Task directions: All lines below containing "parameter" are to be listed.

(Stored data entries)
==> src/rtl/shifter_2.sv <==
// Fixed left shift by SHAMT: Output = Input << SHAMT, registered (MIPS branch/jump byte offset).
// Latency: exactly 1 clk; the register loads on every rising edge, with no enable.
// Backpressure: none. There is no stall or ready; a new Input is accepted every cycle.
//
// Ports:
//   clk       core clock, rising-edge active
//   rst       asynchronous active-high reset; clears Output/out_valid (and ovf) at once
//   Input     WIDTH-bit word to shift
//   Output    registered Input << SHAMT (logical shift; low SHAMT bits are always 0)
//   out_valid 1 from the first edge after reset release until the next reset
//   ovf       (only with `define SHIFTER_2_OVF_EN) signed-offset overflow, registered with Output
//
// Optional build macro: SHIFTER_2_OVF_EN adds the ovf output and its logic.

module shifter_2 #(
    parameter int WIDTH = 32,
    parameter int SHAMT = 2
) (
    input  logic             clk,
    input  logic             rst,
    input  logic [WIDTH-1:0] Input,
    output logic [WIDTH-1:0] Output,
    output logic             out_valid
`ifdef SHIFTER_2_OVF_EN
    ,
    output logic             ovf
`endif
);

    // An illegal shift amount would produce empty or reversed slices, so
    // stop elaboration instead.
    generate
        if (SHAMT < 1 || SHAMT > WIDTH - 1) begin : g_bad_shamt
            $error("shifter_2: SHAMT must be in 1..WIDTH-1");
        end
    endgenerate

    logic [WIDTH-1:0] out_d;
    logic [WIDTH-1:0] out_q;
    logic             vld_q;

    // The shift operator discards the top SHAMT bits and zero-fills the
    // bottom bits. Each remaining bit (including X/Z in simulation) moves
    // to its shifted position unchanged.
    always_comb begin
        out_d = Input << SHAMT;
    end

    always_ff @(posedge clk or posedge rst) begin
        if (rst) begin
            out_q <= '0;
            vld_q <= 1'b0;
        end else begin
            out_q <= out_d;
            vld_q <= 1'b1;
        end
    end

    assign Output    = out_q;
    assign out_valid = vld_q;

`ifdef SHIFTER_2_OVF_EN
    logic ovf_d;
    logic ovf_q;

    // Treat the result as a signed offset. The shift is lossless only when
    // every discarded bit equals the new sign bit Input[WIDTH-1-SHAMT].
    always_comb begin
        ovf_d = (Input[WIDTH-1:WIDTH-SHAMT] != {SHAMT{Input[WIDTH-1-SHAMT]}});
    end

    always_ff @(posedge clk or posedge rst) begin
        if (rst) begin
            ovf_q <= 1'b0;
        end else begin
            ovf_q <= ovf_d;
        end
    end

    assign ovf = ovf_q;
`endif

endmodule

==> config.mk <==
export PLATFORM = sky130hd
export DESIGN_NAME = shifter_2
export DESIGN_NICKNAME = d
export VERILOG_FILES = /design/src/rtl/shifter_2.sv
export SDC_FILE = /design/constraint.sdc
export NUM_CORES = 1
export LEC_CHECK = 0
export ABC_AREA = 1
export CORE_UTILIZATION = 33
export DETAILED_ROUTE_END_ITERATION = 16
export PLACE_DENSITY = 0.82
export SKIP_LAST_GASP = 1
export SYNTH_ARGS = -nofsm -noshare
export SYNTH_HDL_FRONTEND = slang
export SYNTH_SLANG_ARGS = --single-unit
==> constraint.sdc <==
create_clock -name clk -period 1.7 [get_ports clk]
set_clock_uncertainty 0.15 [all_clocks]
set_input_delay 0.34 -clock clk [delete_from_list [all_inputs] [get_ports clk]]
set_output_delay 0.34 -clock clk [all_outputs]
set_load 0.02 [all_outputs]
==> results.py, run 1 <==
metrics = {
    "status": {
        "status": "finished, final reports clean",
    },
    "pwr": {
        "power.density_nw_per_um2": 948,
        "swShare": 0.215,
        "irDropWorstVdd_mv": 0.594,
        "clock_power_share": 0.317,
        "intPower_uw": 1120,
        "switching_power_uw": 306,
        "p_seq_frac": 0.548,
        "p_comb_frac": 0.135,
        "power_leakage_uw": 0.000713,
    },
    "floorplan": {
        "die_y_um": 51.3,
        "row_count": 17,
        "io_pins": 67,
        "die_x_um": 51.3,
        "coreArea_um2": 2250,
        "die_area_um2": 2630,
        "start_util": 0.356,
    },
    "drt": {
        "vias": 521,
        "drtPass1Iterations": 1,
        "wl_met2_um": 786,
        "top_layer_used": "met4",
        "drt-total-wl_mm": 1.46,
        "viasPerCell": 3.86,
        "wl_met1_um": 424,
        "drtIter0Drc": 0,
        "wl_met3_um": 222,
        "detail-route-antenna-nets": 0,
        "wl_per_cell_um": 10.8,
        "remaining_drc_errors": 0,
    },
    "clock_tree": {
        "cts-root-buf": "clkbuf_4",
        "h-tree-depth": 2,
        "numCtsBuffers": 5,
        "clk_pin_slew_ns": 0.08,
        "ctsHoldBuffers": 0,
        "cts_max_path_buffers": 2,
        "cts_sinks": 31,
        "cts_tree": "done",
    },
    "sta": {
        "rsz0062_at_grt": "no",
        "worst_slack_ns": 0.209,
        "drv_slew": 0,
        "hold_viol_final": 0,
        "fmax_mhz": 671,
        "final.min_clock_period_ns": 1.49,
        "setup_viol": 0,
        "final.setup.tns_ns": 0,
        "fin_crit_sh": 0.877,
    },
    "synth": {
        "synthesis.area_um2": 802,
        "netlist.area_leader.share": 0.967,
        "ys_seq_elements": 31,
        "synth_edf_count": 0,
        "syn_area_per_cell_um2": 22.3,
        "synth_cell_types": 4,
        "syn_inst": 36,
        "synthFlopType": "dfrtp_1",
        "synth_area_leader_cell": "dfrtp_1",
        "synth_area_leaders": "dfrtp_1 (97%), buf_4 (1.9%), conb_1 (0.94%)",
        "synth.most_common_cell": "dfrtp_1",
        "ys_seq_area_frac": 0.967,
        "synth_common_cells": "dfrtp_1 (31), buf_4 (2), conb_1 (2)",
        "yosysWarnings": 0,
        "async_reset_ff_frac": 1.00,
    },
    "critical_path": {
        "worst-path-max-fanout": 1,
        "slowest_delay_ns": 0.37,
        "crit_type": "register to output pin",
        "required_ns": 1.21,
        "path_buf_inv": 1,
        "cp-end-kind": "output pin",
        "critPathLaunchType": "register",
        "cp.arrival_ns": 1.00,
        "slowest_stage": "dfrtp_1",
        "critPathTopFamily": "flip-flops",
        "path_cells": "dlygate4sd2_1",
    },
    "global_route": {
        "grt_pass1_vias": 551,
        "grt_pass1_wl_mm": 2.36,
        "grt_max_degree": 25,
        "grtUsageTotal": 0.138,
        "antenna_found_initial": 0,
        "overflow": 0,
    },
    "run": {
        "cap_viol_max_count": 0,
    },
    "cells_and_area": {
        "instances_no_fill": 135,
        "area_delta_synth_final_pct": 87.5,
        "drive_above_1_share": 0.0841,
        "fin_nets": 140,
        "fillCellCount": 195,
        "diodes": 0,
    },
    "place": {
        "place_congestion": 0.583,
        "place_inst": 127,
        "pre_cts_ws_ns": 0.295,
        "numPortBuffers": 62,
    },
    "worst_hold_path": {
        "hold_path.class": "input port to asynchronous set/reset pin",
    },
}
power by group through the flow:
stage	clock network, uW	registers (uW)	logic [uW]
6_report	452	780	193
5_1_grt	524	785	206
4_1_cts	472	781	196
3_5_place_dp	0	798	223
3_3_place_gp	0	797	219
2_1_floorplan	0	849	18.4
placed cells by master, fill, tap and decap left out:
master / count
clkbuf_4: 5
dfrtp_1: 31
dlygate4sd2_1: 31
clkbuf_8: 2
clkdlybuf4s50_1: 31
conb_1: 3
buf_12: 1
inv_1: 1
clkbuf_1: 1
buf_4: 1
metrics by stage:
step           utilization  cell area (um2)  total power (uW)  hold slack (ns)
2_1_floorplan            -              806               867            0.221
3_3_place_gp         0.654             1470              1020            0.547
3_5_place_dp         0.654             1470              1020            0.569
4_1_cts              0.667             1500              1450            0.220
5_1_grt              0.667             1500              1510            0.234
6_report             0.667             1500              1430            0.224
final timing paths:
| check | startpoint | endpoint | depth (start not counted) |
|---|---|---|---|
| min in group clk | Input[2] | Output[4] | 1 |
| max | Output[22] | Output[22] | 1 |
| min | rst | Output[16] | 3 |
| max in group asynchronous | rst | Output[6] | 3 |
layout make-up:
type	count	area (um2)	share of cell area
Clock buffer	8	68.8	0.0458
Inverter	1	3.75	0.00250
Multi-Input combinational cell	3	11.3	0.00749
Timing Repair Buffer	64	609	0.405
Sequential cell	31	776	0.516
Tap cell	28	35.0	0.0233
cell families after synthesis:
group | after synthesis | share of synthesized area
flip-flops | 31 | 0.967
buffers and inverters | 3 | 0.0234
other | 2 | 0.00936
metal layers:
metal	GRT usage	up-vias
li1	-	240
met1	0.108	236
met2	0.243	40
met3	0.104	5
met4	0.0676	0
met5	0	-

Result of this exercise:
    parameter int WIDTH = 32,
    parameter int SHAMT = 2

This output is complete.